■ PROMPT
Transcribe the data below verbatim from the line with "- memories: 0" to the line with "Parallel ways exist;". Include both of those lines.
=== Begin Enclosure ===
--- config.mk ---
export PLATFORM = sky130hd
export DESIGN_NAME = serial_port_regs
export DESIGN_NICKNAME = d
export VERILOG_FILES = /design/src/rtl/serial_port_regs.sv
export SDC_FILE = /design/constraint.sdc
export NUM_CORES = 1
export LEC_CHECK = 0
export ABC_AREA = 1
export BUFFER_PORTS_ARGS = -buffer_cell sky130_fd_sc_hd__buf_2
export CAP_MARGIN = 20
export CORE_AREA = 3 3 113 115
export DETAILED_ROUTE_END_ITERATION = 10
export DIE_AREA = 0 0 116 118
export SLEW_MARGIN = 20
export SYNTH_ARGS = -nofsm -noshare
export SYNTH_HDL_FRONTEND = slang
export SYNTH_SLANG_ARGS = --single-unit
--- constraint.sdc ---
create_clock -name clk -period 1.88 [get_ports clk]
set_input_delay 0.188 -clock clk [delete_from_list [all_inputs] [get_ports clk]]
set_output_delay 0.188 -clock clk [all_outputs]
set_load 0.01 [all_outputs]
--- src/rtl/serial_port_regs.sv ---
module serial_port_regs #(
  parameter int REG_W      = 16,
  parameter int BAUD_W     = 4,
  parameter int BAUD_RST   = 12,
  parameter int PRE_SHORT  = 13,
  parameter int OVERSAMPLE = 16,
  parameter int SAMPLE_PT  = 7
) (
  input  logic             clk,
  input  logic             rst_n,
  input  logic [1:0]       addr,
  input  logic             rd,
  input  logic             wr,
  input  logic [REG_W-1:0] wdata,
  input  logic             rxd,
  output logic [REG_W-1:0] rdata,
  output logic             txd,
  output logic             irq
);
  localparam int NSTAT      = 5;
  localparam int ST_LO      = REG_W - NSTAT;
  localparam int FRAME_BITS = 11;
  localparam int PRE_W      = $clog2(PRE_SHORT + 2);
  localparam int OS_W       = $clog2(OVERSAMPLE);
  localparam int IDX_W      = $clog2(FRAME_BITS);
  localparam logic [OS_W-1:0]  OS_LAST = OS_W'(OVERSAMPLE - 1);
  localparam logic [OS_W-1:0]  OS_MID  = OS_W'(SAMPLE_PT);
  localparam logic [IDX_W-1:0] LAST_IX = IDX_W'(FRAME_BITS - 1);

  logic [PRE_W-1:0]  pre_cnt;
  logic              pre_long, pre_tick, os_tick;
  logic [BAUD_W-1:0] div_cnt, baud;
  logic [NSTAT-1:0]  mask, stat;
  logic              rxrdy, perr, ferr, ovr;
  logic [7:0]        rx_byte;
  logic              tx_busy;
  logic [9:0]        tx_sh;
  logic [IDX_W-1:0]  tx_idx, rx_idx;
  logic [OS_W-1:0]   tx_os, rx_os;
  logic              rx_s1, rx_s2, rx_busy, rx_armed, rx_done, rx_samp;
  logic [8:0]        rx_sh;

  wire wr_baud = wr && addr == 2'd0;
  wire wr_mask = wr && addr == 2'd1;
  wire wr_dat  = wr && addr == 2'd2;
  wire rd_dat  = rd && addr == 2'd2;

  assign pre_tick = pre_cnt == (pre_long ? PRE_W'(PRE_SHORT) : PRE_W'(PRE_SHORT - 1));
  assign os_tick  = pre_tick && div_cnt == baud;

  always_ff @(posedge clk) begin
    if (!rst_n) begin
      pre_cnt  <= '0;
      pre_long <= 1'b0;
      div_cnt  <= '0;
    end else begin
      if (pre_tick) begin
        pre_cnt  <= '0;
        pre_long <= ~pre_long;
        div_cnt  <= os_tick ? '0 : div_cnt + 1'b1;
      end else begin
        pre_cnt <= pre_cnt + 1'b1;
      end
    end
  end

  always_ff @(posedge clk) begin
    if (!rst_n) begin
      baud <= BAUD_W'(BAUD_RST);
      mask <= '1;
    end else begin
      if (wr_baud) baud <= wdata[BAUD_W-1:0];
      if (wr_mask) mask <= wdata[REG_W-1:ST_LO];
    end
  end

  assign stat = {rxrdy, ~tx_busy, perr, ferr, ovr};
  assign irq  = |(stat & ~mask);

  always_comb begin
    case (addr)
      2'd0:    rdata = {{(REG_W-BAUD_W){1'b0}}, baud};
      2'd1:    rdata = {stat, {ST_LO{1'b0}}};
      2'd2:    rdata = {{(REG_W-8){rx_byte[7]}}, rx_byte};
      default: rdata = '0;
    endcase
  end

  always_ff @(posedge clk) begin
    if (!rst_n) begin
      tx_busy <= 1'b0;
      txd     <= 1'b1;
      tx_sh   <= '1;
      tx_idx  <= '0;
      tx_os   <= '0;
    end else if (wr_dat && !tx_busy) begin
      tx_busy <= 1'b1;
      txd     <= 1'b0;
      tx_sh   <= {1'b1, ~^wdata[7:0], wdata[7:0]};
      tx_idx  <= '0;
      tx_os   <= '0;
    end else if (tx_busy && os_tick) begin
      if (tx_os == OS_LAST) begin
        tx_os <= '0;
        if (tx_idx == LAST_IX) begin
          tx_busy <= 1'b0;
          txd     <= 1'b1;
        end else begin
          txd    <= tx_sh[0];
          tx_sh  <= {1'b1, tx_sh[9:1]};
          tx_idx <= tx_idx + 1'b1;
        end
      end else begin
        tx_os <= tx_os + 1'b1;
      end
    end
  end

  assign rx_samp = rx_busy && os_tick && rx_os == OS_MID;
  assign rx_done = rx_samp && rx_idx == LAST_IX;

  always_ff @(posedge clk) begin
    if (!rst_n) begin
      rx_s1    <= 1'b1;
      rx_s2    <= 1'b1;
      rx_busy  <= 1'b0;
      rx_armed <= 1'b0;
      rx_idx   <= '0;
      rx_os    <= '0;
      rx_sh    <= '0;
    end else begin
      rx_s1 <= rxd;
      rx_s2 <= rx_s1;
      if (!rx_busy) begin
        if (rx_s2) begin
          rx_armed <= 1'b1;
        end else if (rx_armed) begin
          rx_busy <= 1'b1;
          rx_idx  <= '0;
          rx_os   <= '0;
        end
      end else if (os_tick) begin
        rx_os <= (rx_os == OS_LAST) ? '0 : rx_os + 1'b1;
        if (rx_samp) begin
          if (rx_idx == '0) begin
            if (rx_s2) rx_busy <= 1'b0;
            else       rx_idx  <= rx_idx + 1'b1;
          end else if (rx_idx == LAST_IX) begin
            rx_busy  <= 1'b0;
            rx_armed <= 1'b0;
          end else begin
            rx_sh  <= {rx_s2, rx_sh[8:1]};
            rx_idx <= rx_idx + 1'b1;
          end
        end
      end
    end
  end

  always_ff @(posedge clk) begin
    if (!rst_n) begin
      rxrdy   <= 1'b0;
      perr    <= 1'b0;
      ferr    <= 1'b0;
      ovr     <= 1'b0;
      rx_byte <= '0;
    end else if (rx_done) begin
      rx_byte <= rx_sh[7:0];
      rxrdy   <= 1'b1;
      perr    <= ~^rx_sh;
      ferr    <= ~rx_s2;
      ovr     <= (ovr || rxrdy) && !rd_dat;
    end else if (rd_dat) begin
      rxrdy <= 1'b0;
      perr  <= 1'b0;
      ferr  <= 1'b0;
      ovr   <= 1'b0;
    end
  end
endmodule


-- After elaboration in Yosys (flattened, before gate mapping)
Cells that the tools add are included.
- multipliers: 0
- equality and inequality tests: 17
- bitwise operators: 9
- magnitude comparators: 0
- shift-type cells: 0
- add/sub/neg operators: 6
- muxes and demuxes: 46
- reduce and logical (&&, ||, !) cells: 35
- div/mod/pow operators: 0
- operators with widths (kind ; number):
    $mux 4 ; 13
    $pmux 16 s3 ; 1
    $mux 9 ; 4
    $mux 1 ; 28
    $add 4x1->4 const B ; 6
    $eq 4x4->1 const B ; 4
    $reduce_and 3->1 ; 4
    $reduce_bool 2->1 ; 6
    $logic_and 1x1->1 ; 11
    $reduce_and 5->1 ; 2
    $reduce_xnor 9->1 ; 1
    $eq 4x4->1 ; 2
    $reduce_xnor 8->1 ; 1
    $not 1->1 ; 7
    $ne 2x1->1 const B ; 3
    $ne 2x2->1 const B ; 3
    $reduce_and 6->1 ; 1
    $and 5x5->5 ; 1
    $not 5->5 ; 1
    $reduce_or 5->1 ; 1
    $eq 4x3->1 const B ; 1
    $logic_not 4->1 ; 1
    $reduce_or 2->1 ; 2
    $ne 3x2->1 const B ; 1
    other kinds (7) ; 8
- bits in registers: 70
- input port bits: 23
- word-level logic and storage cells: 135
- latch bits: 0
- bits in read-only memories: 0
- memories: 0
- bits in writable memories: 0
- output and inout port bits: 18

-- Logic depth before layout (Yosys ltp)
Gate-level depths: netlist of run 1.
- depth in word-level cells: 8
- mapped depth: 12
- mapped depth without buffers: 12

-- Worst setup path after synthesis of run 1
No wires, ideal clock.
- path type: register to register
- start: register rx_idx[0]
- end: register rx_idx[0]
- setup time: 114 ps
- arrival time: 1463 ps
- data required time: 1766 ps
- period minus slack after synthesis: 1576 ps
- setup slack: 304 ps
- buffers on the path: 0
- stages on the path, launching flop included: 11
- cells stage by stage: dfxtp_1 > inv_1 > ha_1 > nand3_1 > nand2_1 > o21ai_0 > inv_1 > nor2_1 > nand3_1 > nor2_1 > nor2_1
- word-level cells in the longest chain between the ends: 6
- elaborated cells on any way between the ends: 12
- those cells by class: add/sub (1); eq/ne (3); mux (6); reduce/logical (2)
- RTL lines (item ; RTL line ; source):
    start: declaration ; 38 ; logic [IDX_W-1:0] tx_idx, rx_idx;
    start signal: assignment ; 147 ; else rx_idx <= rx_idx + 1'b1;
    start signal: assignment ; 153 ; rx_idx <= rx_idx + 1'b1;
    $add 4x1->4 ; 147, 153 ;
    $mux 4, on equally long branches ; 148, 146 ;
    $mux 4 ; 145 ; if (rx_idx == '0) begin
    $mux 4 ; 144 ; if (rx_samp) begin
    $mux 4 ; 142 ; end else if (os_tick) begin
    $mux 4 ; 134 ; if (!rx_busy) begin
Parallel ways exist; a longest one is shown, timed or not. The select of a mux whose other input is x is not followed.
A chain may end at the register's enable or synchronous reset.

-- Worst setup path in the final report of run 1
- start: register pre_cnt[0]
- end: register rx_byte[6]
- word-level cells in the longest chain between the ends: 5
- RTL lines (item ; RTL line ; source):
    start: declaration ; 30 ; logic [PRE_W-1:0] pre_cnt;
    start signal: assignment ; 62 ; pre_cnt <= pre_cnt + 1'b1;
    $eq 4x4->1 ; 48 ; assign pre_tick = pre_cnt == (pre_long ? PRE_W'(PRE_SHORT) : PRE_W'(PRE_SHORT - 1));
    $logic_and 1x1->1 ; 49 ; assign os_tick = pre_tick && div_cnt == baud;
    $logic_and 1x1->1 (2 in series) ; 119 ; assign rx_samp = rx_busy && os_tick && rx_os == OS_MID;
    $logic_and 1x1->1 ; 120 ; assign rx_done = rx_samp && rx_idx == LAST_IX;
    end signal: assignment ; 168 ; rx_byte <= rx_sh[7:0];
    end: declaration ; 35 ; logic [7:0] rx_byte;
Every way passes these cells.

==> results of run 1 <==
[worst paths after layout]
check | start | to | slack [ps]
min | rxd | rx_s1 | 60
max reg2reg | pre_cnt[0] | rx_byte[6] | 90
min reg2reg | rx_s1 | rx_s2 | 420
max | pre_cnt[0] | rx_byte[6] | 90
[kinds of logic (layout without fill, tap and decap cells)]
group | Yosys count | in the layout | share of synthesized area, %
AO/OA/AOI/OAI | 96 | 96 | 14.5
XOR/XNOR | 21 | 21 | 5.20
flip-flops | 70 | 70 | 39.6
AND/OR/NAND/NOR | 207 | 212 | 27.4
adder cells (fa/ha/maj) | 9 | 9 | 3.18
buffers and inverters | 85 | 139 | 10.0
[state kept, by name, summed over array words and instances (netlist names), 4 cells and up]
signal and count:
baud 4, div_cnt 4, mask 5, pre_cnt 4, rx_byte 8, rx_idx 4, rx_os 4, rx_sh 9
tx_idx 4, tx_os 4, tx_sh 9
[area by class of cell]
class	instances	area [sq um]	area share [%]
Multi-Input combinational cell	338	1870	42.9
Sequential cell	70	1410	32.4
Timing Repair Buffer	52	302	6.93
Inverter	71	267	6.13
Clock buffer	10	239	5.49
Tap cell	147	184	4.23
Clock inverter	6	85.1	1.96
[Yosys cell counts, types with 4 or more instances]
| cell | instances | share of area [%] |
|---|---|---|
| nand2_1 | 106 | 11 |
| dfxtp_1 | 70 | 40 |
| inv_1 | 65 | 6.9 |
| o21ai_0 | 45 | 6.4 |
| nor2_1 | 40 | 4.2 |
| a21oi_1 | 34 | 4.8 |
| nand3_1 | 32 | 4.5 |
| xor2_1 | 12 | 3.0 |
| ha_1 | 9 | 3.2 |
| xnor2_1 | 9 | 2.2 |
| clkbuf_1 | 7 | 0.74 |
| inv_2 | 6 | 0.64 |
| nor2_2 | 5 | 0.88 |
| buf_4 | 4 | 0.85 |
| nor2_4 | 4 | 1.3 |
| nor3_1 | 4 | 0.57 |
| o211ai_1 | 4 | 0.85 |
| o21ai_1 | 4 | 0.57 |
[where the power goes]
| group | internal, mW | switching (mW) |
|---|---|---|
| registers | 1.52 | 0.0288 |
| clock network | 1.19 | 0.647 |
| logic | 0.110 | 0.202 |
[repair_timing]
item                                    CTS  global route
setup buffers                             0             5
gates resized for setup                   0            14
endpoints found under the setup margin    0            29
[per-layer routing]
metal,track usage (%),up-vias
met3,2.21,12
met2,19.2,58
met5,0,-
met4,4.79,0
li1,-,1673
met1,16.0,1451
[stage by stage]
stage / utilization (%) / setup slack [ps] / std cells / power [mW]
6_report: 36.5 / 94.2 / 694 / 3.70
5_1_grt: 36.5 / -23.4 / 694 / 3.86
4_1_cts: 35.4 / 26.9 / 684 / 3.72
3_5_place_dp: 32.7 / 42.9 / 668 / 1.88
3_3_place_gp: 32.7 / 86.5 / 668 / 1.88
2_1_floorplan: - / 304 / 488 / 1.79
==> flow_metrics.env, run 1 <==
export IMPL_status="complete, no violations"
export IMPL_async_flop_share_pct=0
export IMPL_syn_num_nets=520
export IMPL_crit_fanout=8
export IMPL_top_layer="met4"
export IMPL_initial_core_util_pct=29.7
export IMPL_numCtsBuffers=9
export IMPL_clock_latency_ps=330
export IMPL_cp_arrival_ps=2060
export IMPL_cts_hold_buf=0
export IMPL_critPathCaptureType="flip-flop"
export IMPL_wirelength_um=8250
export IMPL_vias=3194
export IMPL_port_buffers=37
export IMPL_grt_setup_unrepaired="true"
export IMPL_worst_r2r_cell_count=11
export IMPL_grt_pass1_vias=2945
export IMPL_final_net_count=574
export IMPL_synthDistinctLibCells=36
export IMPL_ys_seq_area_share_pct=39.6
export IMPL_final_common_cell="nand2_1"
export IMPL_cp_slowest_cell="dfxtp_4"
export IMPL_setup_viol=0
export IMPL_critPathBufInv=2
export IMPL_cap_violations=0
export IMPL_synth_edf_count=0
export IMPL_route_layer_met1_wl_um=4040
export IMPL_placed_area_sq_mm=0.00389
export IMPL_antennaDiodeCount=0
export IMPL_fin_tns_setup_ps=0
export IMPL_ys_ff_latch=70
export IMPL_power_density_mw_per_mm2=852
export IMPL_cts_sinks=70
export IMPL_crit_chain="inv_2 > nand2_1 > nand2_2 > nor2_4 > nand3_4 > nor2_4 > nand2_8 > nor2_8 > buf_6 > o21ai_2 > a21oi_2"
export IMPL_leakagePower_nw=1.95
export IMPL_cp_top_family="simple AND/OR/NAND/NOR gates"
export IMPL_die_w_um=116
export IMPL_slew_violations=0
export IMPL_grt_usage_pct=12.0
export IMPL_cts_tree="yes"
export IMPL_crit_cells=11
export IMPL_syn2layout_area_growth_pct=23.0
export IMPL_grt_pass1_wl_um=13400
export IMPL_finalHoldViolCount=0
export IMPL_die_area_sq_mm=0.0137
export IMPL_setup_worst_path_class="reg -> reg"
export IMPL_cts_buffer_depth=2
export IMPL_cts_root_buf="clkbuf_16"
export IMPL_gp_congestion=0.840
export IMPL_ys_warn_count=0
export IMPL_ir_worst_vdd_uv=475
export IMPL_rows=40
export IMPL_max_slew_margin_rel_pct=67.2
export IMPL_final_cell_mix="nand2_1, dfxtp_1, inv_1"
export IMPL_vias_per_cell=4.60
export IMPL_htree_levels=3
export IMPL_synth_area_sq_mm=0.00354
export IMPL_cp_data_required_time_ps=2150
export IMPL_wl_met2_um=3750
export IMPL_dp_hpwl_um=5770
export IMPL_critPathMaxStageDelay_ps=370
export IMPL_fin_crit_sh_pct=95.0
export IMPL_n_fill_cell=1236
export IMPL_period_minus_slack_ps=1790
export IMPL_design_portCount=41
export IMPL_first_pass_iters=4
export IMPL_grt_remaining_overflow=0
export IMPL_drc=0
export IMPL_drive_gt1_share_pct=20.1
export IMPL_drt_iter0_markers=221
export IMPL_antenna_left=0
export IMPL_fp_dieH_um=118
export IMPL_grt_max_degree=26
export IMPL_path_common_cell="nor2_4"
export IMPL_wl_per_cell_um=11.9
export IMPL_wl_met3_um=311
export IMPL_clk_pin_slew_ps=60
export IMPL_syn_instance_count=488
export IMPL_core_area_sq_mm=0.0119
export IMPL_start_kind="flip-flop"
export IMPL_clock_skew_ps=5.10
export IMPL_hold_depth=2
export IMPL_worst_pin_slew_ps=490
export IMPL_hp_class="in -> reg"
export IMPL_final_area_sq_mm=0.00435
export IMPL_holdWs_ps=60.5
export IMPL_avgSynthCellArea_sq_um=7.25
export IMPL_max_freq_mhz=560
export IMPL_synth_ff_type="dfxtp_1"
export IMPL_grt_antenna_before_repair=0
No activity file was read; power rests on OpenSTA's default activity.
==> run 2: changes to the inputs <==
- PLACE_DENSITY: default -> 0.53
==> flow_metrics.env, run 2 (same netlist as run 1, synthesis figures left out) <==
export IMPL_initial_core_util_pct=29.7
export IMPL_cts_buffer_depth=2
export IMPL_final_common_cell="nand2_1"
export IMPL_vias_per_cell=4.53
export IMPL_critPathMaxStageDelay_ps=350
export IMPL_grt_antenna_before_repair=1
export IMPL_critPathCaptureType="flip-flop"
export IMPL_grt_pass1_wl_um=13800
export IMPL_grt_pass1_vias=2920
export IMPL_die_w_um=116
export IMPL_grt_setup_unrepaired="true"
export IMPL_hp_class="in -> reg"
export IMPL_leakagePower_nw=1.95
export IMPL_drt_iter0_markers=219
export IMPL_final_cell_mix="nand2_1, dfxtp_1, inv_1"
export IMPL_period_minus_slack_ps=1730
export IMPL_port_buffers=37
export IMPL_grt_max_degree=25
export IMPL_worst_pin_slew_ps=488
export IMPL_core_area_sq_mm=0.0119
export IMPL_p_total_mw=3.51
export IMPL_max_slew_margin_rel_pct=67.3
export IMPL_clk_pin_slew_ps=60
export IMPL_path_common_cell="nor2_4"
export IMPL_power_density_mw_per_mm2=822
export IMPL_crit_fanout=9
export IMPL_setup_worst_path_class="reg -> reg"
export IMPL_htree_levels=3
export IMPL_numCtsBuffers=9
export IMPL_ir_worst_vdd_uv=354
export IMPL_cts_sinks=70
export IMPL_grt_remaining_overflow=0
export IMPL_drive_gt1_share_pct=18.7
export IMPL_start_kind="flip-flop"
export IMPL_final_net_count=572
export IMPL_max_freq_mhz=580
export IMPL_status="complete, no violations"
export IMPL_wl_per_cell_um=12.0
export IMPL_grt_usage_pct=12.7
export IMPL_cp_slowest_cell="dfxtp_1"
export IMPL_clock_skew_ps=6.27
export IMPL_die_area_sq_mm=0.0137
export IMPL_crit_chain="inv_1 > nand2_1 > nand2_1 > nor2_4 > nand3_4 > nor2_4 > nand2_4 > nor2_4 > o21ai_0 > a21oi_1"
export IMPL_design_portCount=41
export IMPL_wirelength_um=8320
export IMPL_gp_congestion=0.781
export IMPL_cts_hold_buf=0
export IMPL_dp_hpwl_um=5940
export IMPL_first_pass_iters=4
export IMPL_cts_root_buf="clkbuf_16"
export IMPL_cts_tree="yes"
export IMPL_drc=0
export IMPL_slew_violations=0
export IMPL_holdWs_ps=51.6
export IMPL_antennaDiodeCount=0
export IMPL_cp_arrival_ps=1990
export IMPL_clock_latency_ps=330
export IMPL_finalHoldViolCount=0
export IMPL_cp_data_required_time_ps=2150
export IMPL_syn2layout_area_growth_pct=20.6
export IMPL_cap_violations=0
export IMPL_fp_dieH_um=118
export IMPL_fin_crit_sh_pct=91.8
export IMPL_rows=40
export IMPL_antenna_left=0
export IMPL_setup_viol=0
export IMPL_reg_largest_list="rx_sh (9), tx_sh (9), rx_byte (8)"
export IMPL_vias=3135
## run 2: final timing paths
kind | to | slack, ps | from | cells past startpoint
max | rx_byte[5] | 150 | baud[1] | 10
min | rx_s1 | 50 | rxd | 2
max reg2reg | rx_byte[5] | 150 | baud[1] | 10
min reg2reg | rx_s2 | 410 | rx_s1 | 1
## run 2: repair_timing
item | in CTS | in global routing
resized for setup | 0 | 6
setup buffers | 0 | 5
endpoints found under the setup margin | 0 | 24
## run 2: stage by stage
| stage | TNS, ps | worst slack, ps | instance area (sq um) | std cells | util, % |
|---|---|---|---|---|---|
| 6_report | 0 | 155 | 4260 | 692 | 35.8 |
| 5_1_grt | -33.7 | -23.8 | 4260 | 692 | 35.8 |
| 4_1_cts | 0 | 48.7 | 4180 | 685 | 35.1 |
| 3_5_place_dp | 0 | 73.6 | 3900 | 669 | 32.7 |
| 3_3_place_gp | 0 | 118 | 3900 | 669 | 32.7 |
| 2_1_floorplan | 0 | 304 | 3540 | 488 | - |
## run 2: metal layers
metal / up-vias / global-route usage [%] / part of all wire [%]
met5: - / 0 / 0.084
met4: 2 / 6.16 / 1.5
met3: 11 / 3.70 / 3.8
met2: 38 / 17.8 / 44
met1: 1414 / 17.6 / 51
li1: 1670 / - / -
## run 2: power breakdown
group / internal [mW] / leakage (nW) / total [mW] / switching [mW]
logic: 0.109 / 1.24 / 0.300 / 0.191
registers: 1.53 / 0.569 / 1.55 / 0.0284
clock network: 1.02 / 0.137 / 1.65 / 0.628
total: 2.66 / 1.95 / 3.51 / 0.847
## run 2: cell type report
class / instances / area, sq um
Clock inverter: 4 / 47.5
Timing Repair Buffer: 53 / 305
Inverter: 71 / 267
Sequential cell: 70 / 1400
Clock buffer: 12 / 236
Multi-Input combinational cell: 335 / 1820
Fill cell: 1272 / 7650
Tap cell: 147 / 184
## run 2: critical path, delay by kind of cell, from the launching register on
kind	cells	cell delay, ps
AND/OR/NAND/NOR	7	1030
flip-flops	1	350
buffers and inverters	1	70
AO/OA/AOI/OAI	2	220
=== End Enclosure ===
=== Begin Enclosure ===
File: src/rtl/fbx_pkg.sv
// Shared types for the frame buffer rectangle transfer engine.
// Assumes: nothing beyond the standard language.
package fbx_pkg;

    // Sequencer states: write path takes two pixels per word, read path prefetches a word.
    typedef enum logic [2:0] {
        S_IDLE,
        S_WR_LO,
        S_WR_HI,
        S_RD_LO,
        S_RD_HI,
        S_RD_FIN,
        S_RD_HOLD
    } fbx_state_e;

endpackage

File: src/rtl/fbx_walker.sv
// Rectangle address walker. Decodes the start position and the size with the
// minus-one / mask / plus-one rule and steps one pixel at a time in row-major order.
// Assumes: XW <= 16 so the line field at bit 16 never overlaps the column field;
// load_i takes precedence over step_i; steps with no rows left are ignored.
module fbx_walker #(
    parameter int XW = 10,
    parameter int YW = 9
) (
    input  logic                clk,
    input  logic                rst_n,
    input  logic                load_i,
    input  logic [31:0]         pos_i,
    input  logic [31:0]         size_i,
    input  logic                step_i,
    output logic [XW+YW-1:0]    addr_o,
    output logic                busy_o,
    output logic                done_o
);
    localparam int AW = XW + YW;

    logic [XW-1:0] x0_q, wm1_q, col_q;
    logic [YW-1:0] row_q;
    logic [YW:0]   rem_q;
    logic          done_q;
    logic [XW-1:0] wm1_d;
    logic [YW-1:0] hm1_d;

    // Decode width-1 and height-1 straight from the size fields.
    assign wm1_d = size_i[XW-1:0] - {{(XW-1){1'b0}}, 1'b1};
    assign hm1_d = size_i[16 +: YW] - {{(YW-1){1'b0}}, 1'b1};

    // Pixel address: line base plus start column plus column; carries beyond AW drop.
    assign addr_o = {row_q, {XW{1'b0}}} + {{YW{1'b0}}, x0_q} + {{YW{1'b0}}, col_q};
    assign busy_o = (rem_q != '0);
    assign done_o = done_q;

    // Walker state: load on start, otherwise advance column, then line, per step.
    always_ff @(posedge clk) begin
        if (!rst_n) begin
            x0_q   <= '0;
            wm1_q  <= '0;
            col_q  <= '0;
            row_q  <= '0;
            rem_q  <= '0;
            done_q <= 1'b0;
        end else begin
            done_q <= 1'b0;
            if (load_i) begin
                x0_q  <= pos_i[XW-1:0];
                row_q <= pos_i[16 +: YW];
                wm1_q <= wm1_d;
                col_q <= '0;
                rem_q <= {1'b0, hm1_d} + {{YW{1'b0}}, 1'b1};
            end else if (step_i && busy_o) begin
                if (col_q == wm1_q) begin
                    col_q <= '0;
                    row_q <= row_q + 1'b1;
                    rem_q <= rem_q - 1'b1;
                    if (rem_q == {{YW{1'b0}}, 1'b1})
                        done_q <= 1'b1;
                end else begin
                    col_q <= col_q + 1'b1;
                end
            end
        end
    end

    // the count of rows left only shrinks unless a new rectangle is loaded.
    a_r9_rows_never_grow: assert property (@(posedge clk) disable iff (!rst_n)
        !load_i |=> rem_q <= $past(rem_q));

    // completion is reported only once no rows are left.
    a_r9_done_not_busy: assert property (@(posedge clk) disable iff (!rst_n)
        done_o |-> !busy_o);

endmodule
=== End Enclosure ===
■ WRITTEN SOLUTION
- memories: 0
- bits in writable memories: 0
- output and inout port bits: 18

-- Logic depth before layout (Yosys ltp)
Gate-level depths: netlist of run 1.
- depth in word-level cells: 8
- mapped depth: 12
- mapped depth without buffers: 12

-- Worst setup path after synthesis of run 1
No wires, ideal clock.
- path type: register to register
- start: register rx_idx[0]
- end: register rx_idx[0]
- setup time: 114 ps
- arrival time: 1463 ps
- data required time: 1766 ps
- period minus slack after synthesis: 1576 ps
- setup slack: 304 ps
- buffers on the path: 0
- stages on the path, launching flop included: 11
- cells stage by stage: dfxtp_1 > inv_1 > ha_1 > nand3_1 > nand2_1 > o21ai_0 > inv_1 > nor2_1 > nand3_1 > nor2_1 > nor2_1
- word-level cells in the longest chain between the ends: 6
- elaborated cells on any way between the ends: 12
- those cells by class: add/sub (1); eq/ne (3); mux (6); reduce/logical (2)
- RTL lines (item ; RTL line ; source):
    start: declaration ; 38 ; logic [IDX_W-1:0] tx_idx, rx_idx;
    start signal: assignment ; 147 ; else rx_idx <= rx_idx + 1'b1;
    start signal: assignment ; 153 ; rx_idx <= rx_idx + 1'b1;
    $add 4x1->4 ; 147, 153 ;
    $mux 4, on equally long branches ; 148, 146 ;
    $mux 4 ; 145 ; if (rx_idx == '0) begin
    $mux 4 ; 144 ; if (rx_samp) begin
    $mux 4 ; 142 ; end else if (os_tick) begin
    $mux 4 ; 134 ; if (!rx_busy) begin
Parallel ways exist; a longest one is shown, timed or not. The select of a mux whose other input is x is not followed.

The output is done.